BEGIN

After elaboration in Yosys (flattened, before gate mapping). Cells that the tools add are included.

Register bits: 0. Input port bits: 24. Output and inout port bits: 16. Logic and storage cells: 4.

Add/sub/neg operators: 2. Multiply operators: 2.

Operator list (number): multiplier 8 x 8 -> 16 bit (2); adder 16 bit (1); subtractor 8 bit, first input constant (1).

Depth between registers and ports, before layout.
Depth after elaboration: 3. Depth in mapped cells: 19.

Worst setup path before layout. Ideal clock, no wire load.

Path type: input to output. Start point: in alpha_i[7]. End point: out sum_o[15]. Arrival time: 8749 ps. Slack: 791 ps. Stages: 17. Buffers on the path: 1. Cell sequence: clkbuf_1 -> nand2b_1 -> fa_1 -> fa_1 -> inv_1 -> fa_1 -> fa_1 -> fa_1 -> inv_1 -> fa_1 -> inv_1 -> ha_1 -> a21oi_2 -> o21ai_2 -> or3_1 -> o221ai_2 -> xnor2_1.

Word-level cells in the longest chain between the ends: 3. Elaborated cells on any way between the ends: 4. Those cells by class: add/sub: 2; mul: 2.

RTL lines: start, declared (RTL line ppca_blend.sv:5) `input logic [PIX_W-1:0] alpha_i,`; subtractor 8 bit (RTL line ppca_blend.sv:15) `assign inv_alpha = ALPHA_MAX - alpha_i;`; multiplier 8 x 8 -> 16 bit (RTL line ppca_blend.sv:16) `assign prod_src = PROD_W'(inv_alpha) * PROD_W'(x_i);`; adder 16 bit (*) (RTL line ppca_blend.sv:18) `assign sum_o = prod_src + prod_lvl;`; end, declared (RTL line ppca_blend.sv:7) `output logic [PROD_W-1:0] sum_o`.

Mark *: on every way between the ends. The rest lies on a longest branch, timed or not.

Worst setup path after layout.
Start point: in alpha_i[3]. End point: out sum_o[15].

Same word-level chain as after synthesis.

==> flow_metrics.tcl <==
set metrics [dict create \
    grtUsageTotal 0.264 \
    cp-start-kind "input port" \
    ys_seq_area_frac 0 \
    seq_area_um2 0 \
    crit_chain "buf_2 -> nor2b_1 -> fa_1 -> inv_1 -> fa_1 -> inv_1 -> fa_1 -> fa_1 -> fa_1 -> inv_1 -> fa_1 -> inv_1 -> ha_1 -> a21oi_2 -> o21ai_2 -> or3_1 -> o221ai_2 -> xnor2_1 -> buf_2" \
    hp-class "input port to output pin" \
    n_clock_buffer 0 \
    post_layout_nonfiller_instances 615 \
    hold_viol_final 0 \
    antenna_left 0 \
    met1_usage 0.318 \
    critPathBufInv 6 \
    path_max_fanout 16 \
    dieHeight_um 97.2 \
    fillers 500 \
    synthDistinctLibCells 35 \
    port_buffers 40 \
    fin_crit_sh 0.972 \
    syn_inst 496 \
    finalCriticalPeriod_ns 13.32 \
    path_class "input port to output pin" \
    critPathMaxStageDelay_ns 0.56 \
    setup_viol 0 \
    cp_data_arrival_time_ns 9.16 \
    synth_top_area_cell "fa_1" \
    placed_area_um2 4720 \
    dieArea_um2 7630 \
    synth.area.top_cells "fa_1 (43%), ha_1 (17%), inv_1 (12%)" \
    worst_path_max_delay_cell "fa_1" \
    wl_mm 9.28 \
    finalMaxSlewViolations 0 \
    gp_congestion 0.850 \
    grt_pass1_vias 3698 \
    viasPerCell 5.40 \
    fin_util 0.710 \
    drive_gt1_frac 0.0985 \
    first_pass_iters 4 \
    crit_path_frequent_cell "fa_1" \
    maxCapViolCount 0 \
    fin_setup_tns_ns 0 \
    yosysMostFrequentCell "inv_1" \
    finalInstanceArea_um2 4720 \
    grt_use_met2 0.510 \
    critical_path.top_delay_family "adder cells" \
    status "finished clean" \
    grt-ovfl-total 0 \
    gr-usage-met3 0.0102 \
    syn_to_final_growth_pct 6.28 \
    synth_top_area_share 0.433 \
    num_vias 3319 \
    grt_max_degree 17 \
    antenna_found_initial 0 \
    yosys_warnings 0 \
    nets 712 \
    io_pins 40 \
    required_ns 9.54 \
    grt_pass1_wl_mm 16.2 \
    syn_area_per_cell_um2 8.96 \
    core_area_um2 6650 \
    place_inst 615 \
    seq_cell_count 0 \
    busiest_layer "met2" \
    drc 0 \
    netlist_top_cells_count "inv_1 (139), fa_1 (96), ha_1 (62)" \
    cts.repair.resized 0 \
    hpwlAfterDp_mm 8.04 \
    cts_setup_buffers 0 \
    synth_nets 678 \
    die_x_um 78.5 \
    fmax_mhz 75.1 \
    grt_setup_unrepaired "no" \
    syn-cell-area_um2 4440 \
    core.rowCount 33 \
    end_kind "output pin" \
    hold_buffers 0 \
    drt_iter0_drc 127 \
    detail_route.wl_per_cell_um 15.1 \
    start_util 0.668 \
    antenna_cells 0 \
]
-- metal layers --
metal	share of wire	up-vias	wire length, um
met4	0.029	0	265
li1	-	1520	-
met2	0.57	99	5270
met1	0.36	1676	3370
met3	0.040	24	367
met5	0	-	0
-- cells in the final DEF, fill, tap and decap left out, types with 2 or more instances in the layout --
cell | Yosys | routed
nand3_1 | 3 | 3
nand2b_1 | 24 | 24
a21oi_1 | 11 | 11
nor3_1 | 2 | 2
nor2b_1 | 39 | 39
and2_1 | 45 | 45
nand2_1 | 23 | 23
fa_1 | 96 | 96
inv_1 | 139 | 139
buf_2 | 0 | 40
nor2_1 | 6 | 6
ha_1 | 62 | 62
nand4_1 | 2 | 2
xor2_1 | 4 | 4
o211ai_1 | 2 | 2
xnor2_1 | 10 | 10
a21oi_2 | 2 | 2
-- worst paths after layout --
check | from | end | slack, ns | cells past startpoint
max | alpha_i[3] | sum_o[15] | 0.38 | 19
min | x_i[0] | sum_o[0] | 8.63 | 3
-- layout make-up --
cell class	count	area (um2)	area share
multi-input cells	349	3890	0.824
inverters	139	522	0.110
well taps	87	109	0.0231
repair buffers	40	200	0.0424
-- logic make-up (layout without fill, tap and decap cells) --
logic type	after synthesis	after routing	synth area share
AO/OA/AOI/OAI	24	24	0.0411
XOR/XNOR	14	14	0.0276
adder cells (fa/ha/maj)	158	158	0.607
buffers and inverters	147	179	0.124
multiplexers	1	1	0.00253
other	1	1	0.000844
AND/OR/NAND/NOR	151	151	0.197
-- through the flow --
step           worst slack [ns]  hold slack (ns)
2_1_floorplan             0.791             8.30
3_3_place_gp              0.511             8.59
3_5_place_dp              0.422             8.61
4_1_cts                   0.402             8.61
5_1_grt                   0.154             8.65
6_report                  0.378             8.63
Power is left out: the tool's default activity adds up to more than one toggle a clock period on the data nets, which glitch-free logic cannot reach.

END

Your answer should be one number: how many lines in the preceding listing hold "between".

3